Building Vision-Language Models on Solid Foundations with Masked Distillation

CVPR 2024

Publication date: June 17, 2024

Sepehr Sameni, Kushal Kafle, Hao Tan, Simon Jenni

Recent advancements in Vision-Language Models (VLMs) have marked a significant leap in bridging the gap between computer vision and natural language processing. However, traditional VLMs, trained through contrastive learning on limited and noisy image-text pairs, often lack the spatial and linguistic understanding to generalize well to dense vision tasks or less common languages. Our approach, SF-CLIP, circumvents this issue by implicitly building on the solid visual and language understanding of foundational models trained on vast amounts of unimodal data.
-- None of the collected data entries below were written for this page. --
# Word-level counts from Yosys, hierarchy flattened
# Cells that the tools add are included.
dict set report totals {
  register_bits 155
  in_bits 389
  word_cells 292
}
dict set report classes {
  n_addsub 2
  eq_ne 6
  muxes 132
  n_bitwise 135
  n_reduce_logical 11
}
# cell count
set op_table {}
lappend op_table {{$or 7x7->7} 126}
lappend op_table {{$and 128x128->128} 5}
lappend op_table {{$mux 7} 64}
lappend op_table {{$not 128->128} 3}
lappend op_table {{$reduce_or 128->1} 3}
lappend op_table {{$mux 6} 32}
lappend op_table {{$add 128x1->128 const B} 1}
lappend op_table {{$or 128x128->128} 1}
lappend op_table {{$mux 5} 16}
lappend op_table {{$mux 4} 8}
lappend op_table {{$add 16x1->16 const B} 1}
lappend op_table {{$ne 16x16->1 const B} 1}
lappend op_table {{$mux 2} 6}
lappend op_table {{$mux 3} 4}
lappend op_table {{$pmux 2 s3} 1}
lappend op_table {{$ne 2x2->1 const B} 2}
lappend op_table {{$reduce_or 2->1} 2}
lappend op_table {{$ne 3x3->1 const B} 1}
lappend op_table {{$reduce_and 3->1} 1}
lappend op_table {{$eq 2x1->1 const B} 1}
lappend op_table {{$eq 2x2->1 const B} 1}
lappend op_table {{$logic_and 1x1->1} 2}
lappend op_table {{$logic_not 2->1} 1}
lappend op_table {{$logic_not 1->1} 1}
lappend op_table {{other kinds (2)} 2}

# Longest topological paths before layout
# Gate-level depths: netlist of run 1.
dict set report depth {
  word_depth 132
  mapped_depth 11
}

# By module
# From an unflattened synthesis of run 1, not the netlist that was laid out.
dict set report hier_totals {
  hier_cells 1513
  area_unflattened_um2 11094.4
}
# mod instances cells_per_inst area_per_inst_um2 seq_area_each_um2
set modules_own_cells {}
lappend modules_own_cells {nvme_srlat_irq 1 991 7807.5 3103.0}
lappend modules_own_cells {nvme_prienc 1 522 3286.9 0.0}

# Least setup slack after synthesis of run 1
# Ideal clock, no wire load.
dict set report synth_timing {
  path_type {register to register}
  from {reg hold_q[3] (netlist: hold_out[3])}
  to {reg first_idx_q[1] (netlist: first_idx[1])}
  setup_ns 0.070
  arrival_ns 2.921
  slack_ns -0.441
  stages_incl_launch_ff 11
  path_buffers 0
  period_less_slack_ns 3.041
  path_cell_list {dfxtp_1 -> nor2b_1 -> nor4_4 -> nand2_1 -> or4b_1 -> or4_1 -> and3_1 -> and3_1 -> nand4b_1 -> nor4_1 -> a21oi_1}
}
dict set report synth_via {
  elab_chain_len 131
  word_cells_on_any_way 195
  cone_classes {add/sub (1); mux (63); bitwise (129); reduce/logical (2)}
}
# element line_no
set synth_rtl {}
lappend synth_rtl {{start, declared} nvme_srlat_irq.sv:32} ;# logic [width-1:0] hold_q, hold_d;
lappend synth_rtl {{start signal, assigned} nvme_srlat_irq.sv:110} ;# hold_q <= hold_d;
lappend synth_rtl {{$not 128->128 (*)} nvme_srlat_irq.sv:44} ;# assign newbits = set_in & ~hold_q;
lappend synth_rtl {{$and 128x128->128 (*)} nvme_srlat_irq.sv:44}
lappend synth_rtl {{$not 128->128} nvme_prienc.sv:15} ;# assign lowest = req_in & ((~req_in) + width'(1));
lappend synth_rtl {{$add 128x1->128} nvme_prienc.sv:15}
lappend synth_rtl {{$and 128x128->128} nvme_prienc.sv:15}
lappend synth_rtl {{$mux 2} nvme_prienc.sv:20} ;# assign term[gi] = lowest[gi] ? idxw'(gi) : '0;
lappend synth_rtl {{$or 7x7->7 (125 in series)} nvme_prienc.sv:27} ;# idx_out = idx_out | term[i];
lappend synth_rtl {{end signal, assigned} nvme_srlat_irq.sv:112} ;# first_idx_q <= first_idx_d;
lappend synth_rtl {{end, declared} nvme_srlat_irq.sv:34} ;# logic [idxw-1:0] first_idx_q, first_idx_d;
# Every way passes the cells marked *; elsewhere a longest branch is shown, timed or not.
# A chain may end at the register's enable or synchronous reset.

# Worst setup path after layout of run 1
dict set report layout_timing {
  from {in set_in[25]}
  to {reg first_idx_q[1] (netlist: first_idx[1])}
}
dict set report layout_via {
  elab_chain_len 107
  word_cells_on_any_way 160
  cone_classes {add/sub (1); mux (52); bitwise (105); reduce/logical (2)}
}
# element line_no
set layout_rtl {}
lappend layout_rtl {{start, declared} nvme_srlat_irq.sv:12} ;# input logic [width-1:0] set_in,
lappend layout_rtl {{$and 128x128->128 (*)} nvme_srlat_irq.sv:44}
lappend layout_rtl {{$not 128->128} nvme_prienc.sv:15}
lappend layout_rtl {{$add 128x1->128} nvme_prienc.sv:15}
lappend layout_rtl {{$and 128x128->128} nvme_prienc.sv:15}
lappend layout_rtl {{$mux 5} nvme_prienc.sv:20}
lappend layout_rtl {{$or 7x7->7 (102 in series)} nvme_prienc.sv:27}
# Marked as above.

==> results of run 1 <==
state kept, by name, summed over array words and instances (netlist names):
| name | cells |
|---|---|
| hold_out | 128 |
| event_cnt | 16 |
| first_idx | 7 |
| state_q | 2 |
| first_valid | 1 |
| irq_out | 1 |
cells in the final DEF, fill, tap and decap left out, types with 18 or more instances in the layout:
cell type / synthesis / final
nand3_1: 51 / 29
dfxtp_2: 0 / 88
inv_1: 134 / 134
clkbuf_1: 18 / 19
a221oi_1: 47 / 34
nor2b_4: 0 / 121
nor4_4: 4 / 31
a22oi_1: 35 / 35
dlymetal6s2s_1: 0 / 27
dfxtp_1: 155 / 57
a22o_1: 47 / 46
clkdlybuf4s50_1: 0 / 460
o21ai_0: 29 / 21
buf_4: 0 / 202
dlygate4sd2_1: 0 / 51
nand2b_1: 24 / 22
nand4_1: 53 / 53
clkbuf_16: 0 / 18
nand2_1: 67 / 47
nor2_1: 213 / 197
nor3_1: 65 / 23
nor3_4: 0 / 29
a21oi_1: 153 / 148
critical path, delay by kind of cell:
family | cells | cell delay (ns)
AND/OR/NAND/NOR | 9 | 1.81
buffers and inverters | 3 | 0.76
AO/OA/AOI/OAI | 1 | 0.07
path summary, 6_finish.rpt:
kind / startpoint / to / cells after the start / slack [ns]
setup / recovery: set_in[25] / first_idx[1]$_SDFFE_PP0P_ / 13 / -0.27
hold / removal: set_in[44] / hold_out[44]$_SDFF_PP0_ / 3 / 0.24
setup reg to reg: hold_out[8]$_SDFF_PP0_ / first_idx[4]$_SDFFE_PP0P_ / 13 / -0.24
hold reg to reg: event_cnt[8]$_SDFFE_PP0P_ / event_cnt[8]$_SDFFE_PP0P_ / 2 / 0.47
### src/rtl/paralelo_serial_param.sv
// Parallel-to-serial transmitter: one WIDTH-bit frame per bit-counter wrap, IDLE preamble after reset.
// Optional even parity bit per frame when PS_PARITY_EN is defined.
module paralelo_serial_param #(
  parameter int             WIDTH     = 8,
  parameter logic [WIDTH-1:0] IDLE_WORD = 8'hBC,
  parameter int             PREAMBLE  = 2,
  parameter int             LSB_FIRST = 0
) (
  input  logic             clk_32f,
  input  logic             reset,
  input  logic [WIDTH-1:0] data_in,
  input  logic             valid_in,
  output logic             ready,
  output logic             active,
  output logic             data_out
);

`ifdef PS_PARITY_EN
  localparam int F = WIDTH + 1;
`else
  localparam int F = WIDTH;
`endif
  localparam int CW = $clog2(F);
  localparam logic [CW-1:0] LAST = CW'(F - 1);
  localparam logic [3:0] PRE = 4'(PREAMBLE);

  typedef enum logic {
    SYNC,
    ACTIVE
  } state_t;

  localparam state_t RST_ST = (PREAMBLE == 0) ? ACTIVE : SYNC;

  state_t         state;
  logic [CW-1:0]  bit_cnt;
  logic [F-2:0]   shreg;
  logic [3:0]     pre_cnt;
  logic           load;
  logic [WIDTH-1:0] word;
  logic [WIDTH-1:0] ord;
  logic [F-1:0]   frame;

  assign load   = (bit_cnt == '0);
  assign active = (state == ACTIVE);
  assign ready  = (state == ACTIVE) && load;

  // ord[WIDTH-1] is always the first bit on the wire
  always_comb begin
    word = IDLE_WORD;
    if (state == ACTIVE && valid_in)
      word = data_in;
    ord = word;
    if (LSB_FIRST != 0)
      for (int i = 0; i < WIDTH; i++)
        ord[i] = word[WIDTH-1-i];
`ifdef PS_PARITY_EN
    frame = {ord, ^word};
`else
    frame = ord;
`endif
  end

  always_ff @(posedge clk_32f or negedge reset) begin
    if (!reset) begin
      state    <= RST_ST;
      bit_cnt  <= '0;
      shreg    <= '0;
      pre_cnt  <= '0;
      data_out <= 1'b0;
    end else begin
      if (load) begin
        data_out <= frame[F-1];
        shreg    <= frame[F-2:0];
        bit_cnt  <= CW'(1);
        if (state == SYNC)
          pre_cnt <= pre_cnt + 4'd1;
      end else begin
        data_out <= shreg[F-2];
        shreg    <= shreg << 1;
        bit_cnt  <= (bit_cnt == LAST) ? '0 : bit_cnt + CW'(1);
      end
      // switch on the last bit of the final preamble word so ready leads the data load
      if (state == SYNC && bit_cnt == LAST && pre_cnt == PRE)
        state <= ACTIVE;
    end
  end

endmodule
## src/rtl/aux_if.sv

```systemverilog
// aux_if: multi-flop synchronizer that brings the asynchronous auxiliary input bus into sys_clk
module aux_if #(
  parameter int DW          = 32,
  parameter int SYNC_STAGES = 2
) (
  input  logic          sys_clk,
  input  logic          sys_rst,
  input  logic [DW-1:0] aux_in,
  output logic [DW-1:0] aux_i
);
  if (SYNC_STAGES < 2 || SYNC_STAGES > 4) begin : g_bad_stages
    $fatal(1, "aux_if: SYNC_STAGES must be in 2..4");
  end
  logic [SYNC_STAGES-1:0][DW-1:0] stage_q, stage_d;
  always_comb stage_d = {stage_q[SYNC_STAGES-2:0], aux_in};
  always_ff @(posedge sys_clk) begin
    if (sys_rst) stage_q <= '0;
    else stage_q <= stage_d;
  end
  assign aux_i = stage_q[SYNC_STAGES-1];
endmodule

```

## config.mk

```make
export PLATFORM = sky130hd
export DESIGN_NAME = aux_if
export DESIGN_NICKNAME = d
export VERILOG_FILES = /design/src/rtl/aux_if.sv
export SDC_FILE = /design/constraint.sdc
export NUM_CORES = 1
export LEC_CHECK = 0
export ABC_AREA = 1
export ABC_CLOCK_PERIOD_IN_PS = 800
export CORE_ASPECT_RATIO = 0.9
export CORE_MARGIN = 1.5
export CORE_UTILIZATION = 43
export CTS_CLUSTER_SIZE = 10
export DETAILED_ROUTE_END_ITERATION = 16
export PLACE_DENSITY = 0.77
export SYNTH_ARGS = -nofsm -noshare
export SYNTH_HDL_FRONTEND = slang
export SYNTH_SLANG_ARGS = --single-unit
```

## constraint.sdc

```tcl
create_clock -name sys_clk -period 0.8 [get_ports sys_clk]
set_input_delay 0.12 -clock sys_clk [delete_from_list [all_inputs] [get_ports sys_clk]]
set_output_delay 0.12 -clock sys_clk [all_outputs]
set_load 0.01 [all_outputs]
```

==> results.cfg <==
[outcome]
outcome = complete, but fails checks
violations = negative setup slack

[worst_setup_path]
cp_top_family = flip-flops
start_kind = flip-flop
crit_arrival_ns = 0.76
reg2reg_setup_slack_ns = 0.29
cp_data_required_time_ns = 0.68
cp_slowest_cell = dfxtp_2
crit_type = flip-flop to output port
cp_cell_sequence = buf_6
cp-end-kind = output port
r2r-start = stage_d[48]$_SDFF_PP0_
critical_path.max_fanout = 1
rr_endpoint = aux_i[16]$_SDFF_PP0_
worstRegToRegCells = 2
path_buf_inv = 1
max_stage_delay_ns = 0.32

[placed_design]
placed_area_um2 = 2515
place.gp.congestion = 0.6439
dp_hpwl_um = 1878
io_buffers = 65

[finish]
n_antenna_cell = 0
multiInputGateArea_um2 = 240.2
regArea_um2 = 1294
syn2layout_area_growth_pct = 43.64
fin_area_um2 = 2644
nFillCells = 369
mostFrequentLayoutCells = inv_1, nor2_1, dfxtp_1
nets = 305
drive_gt1_frac = 0.2138

[sta]
slew_headroom = 0.9130
setup_slack_ns = -0.07881
finalClockSkew_ns = 0.005225
worst_pin_slew_ns = 0.1305
timing.final.crit_share = 1.099
fmax_mhz = 1138
min_period_ns = 0.8788
finalHoldViolCount = 0
rsz0062_at_grt = yes
setup_viol = 32
slew_viol_final = 0

[pwr]
leakagePower_nw = 1.359
p_total_w = 0.006763
p_per_area_nw_per_um2 = 2558
vdd_drop_max_mv = 1.686

[flow_run]
maxCapViolations = 0

[clocking]
clockBufferDepth = 2
post_cts_resized = 134
clock_latency_ns = 0.33
cts_tree = done
clk_pin_slew_worst_paths_ns = 0.06
cts.htree.levels = 3
post-cts-setup-buffer-count = 0
cts_buffers = 9
clock-root-buffer = clkbuf_8
clock_sinks = 64
cts_hold_buf = 0

[detailed_routing]
routed_wl_um = 2724
avgViaCountPerCell = 3.880
drtPass1Iterations = 4
wl_per_cell_um = 8.407
ant_nets = 0
drc_errors = 0
drt_iter0_drc = 32
vias = 1257

[synthesis]
syn_area_per_cell_um2 = 9.249
yosysSeqAreaShare = 0.6961
ys_ff_latch = 64
syn_inst = 199
yosysWarnings = 0
syn_nets = 233
synth_cell_type_count = 4
netlist_area_um2 = 1841

[hold_path]
hold_depth = 3
min_to = aux_i[1]$_SDFF_PP0_
hp-start = sys_rst
min_path_type = input port to flip-flop

[global_routing]
antenna_found_initial = 0
grt_max_degree = 29
grt_pass1_wl_um = 4367
grt_usage = 0.1341
grt_pass1_vias = 1062
grt-ovfl-total = 0

[floorplanning]
dieWidth_um = 71.96
die_y_um = 65.07
initial_core_util = 0.4487
core_area_um2 = 4101
row_count = 22
ioPinCount = 66
die_area_um2 = 4682
-- sequential cells by signal, summed over array words and instances (netlist names) --
signal   cells
aux_i       32
stage_d     32
-- layout make-up --
cell class | instances | area share
flip-flops and latches | 64 | 0.4894
repair buffers | 68 | 0.2253
multi-input cells | 64 | 0.09087
inverters | 64 | 0.09087
clock buffers | 13 | 0.05632
clock inverters | 3 | 0.02461
well taps | 48 | 0.02272
-- metrics by stage --
step | instances | TNS, ns | worst slack [ns] | hold slack [ns] | util
detailed placement | 308 | -4.330 | -0.1598 | 0.3916 | 0.6132
floorplan | 199 | 0 | 0.2845 | 0.2270 | -
finish | 324 | -2.204 | -0.07881 | 0.1880 | 0.6446
global route | 324 | -3.578 | -0.1244 | 0.1933 | 0.6446
global placement | 308 | -4.107 | -0.1448 | 0.3889 | 0.6132
CTS | 324 | -2.959 | -0.1127 | 0.1858 | 0.6318
-- worst min-delay path, stage by stage --
cell and delay [ns]:
buf_2 0.14, buf_12 0.16, nor2_1 0.05
-- metal layers --
layer  share of wire  global-route usage  vias up  wire, µm
met2            0.54              0.2303       40      1477
li1                -                   -      674         -
met4           0.017             0.06368        0        46
met5               0                   0        -         0
met1            0.36              0.1161      538       984
met3           0.079             0.09642        5       216
-- cells in the mapped netlist (all sizes together) --
| library cell | number | area, µm² |
|---|---|---|
| dfxtp | 64 | 1281 |
| inv | 64 | 240.2 |
| nor2 | 64 | 240.2 |
| buf | 7 | 78.83 |
-- report_power, final --
group | switching (W) | internal [W] | total [W]
Combinational | 0.000189 | 0.000277 | 0.000466
Clock | 0.00108 | 0.00184 | 0.00292
Sequential | 0.0000376 | 0.00334 | 0.00338
-- cells by family (layout without fill, tap and decap cells) --
logic type / after synthesis / after routing / share of synthesized area
AND/OR/NAND/NOR: 64 / 64 / 0.1305
flip-flops: 64 / 64 / 0.6961
buffers and inverters: 71 / 148 / 0.1734
## config.mk

```make
export PLATFORM = sky130hd
export DESIGN_NAME = user_id_reader
export DESIGN_NICKNAME = d
export VERILOG_FILES = /design/src/rtl/user_id_pkg.sv /design/src/rtl/user_id_shifter.sv /design/src/rtl/user_id_reader.sv
export SDC_FILE = /design/constraint.sdc
export NUM_CORES = 1
export LEC_CHECK = 0
export CELL_PAD_IN_SITES_DETAIL_PLACEMENT = 0
export CELL_PAD_IN_SITES_GLOBAL_PLACEMENT = 2
export CORE_UTILIZATION = 40
export CTS_BUF_LIST = sky130_fd_sc_hd__clkbuf_16
export DETAILED_ROUTE_END_ITERATION = 8
export PLACE_DENSITY = 0.91
export SYNTH_ARGS = -nofsm -noshare
export SYNTH_HDL_FRONTEND = slang
export SYNTH_SLANG_ARGS = --single-unit
```

## constraint.sdc

```tcl
create_clock -name wb_clk_i -period 3.35 [get_ports wb_clk_i]
set_clock_uncertainty 0.15 [all_clocks]
set_input_delay 0.5025 -clock wb_clk_i [delete_from_list [all_inputs] [get_ports wb_clk_i]]
set_output_delay 0.5025 -clock wb_clk_i [all_outputs]
set_load 0.005 [all_outputs]
```
### src/rtl/el2_pkg.sv
// el2_pkg: shared types and SECDED code definition for the ICCM ECC correction block
package el2_pkg;
  localparam int ICCM_ECC_LEG_W = 39;
  localparam int ICCM_DATA_W = 32;
  localparam int ICCM_ECC_W = 7;
  typedef enum logic [1:0] {IDLE, PEND, WB} el2_iccm_corr_state_t;
  // Hsiao columns: the 32 smallest weight-3 7-bit values, column i belongs to data bit i
  function automatic logic [ICCM_DATA_W*ICCM_ECC_W-1:0] hsiao_cols();
    int n;
    n = 0;
    hsiao_cols = '0;
    for (int v = 0; v < 128; v++)
      if ($countones(v[6:0]) == 3 && n < ICCM_DATA_W) begin
        hsiao_cols[n*ICCM_ECC_W +: ICCM_ECC_W] = v[6:0];
        n++;
      end
  endfunction
  localparam logic [ICCM_DATA_W*ICCM_ECC_W-1:0] HSIAO_H = hsiao_cols();
endpackage

### src/rtl/el2_iccm_secded39_dec.sv
// el2_iccm_secded39_dec: combinational Hsiao SECDED check and single-bit correction of one 39-bit leg
module el2_iccm_secded39_dec
  import el2_pkg::*;
(
  input  logic [ICCM_ECC_LEG_W-1:0] din,
  output logic [ICCM_DATA_W-1:0]    dout,
  output logic [ICCM_ECC_W-1:0]     eout,
  output logic                      single_err,
  output logic                      double_err
);
  logic [ICCM_ECC_W-1:0] syn;
  always_comb begin
    syn = din[ICCM_ECC_LEG_W-1:ICCM_DATA_W];
    for (int i = 0; i < ICCM_DATA_W; i++)
      syn ^= din[i] ? HSIAO_H[i*ICCM_ECC_W +: ICCM_ECC_W] : '0;
    single_err = (|syn) & (^syn);
    double_err = (|syn) & ~(^syn);
    dout = din[ICCM_DATA_W-1:0];
    eout = din[ICCM_ECC_LEG_W-1:ICCM_DATA_W];
    for (int i = 0; i < ICCM_DATA_W; i++)
      dout[i] = din[i] ^ (single_err && syn == HSIAO_H[i*ICCM_ECC_W +: ICCM_ECC_W]);
    for (int j = 0; j < ICCM_ECC_W; j++)
      eout[j] = din[ICCM_DATA_W+j] ^ (single_err && syn == 7'(1 << j));
  end
endmodule

### src/rtl/el2_ifu_iccm_ecc_corr.sv
// el2_ifu_iccm_ecc_corr: ICCM read SECDED check and single-error write-back sequencer.
// RV_ICCM_ECC_ERR_CNT_EN builds the saturating single/drop error counters.
module el2_ifu_iccm_ecc_corr
  import el2_pkg::*;
#(
  parameter int ICCM_BITS = 16
) (
  input  logic                  clk,
  input  logic                  rst,
  input  logic                  iccm_rd_vld,
  input  logic                  iccm_rd_hi_vld,
  input  logic [ICCM_BITS-1:1]  iccm_rd_addr_q,
  input  logic [77:0]           iccm_rd_data_ecc,
  input  logic                  corr_gnt,
  output logic                  corr_req,
  output logic                  iccm_correction_state,
  output logic                  iccm_buf_correct_ecc,
  output logic                  iccm_corr_wren,
  output logic [ICCM_BITS-1:1]  iccm_corr_addr,
  output logic [2:0]            iccm_corr_wr_size,
  output logic [77:0]           iccm_corr_wr_data,
  output logic                  ecc_sb_err,
  output logic                  ecc_db_err,
  output logic                  ecc_err_drop,
  output logic [15:0]           ecc_sb_cnt,
  output logic [15:0]           ecc_drop_cnt
);
  localparam int AW = ICCM_BITS - 2;
  el2_iccm_corr_state_t state, state_nxt;
  logic [ICCM_DATA_W-1:0] lo_d, hi_d;
  logic [ICCM_ECC_W-1:0] lo_e, hi_e;
  logic lo_s, lo_db, hi_s, hi_db;
  logic db, lo_sb, hi_sb, cap;
  logic [1:0] n_sb, n_drop;
  logic [AW-1:0] lo_wa, hi_wa, cap_wa;
  logic [ICCM_ECC_LEG_W-1:0] cap_word;
  logic unused_addr_lsb;
  el2_iccm_secded39_dec u_lo (
    .din(iccm_rd_data_ecc[38:0]), .dout(lo_d), .eout(lo_e),
    .single_err(lo_s), .double_err(lo_db)
  );
  el2_iccm_secded39_dec u_hi (
    .din(iccm_rd_data_ecc[77:39]), .dout(hi_d), .eout(hi_e),
    .single_err(hi_s), .double_err(hi_db)
  );
  assign unused_addr_lsb = iccm_rd_addr_q[1];
  assign lo_wa = iccm_rd_addr_q[ICCM_BITS-1:2];
  assign hi_wa = lo_wa + 1'b1;
  // any double on a checked leg suppresses single handling of the whole read
  always_comb begin
    db = iccm_rd_vld & (lo_db | (iccm_rd_hi_vld & hi_db));
    lo_sb = iccm_rd_vld & ~db & lo_s;
    hi_sb = iccm_rd_vld & ~db & iccm_rd_hi_vld & hi_s;
    n_sb = {1'b0, lo_sb} + {1'b0, hi_sb};
    cap = (state == IDLE) & (lo_sb | hi_sb);
    n_drop = cap ? {1'b0, lo_sb & hi_sb} : n_sb;
    state_nxt = (state == IDLE) ? (cap ? PEND : IDLE) :
                (state == PEND) ? (corr_gnt ? WB : PEND) : IDLE;
  end
  always_ff @(posedge clk) begin
    if (rst) begin
      state <= IDLE;
      cap_word <= '0;
      cap_wa <= '0;
      ecc_sb_err <= 1'b0;
      ecc_db_err <= 1'b0;
      ecc_err_drop <= 1'b0;
    end else begin
      state <= state_nxt;
      if (cap) begin
        cap_word <= lo_sb ? {lo_e, lo_d} : {hi_e, hi_d};
        cap_wa <= lo_sb ? lo_wa : hi_wa;
      end
      ecc_sb_err <= |n_sb;
      ecc_db_err <= db;
      ecc_err_drop <= ecc_err_drop | (|n_drop);
    end
  end
  assign corr_req = state == PEND;
  assign iccm_correction_state = state != IDLE;
  assign iccm_buf_correct_ecc = state == WB;
  assign iccm_corr_wren = iccm_buf_correct_ecc;
  assign iccm_corr_addr = {cap_wa, 1'b0};
  assign iccm_corr_wr_size = 3'b010;
  assign iccm_corr_wr_data = {cap_word, cap_word};
`ifdef RV_ICCM_ECC_ERR_CNT_EN
  logic [16:0] sb_sum, drop_sum;
  always_comb begin
    sb_sum = {1'b0, ecc_sb_cnt} + {15'd0, n_sb};
    drop_sum = {1'b0, ecc_drop_cnt} + {15'd0, n_drop};
  end
  always_ff @(posedge clk) begin
    if (rst) begin
      ecc_sb_cnt <= '0;
      ecc_drop_cnt <= '0;
    end else begin
      ecc_sb_cnt <= sb_sum[16] ? 16'hFFFF : sb_sum[15:0];
      ecc_drop_cnt <= drop_sum[16] ? 16'hFFFF : drop_sum[15:0];
    end
  end
`else
  assign ecc_sb_cnt = '0;
  assign ecc_drop_cnt = '0;
`endif
endmodule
SF-CLIP integrates contrastive image-text pretraining with a masked knowledge distillation from large foundational text and vision models. This methodology guides our VLM in developing robust text and image representations.As a result, SF-CLIP shows exceptional zero-shot classification accuracy and enhanced image and text retrieval capabilities, setting a new state of the art for ViT-B/16 trained on YFCC15M and CC12M. Moreover, the dense per-patch supervision enhances our zero-shot and linear probe performance in semantic segmentation tasks. A remarkable aspect of our model is its multilingual proficiency, evidenced by strong retrieval results in multiple languages despite being trained predominantly on English data. We achieve all of these improvements without sacrificing the training efficiency through our selective application of masked distillation and the inheritance of teacher word embeddings.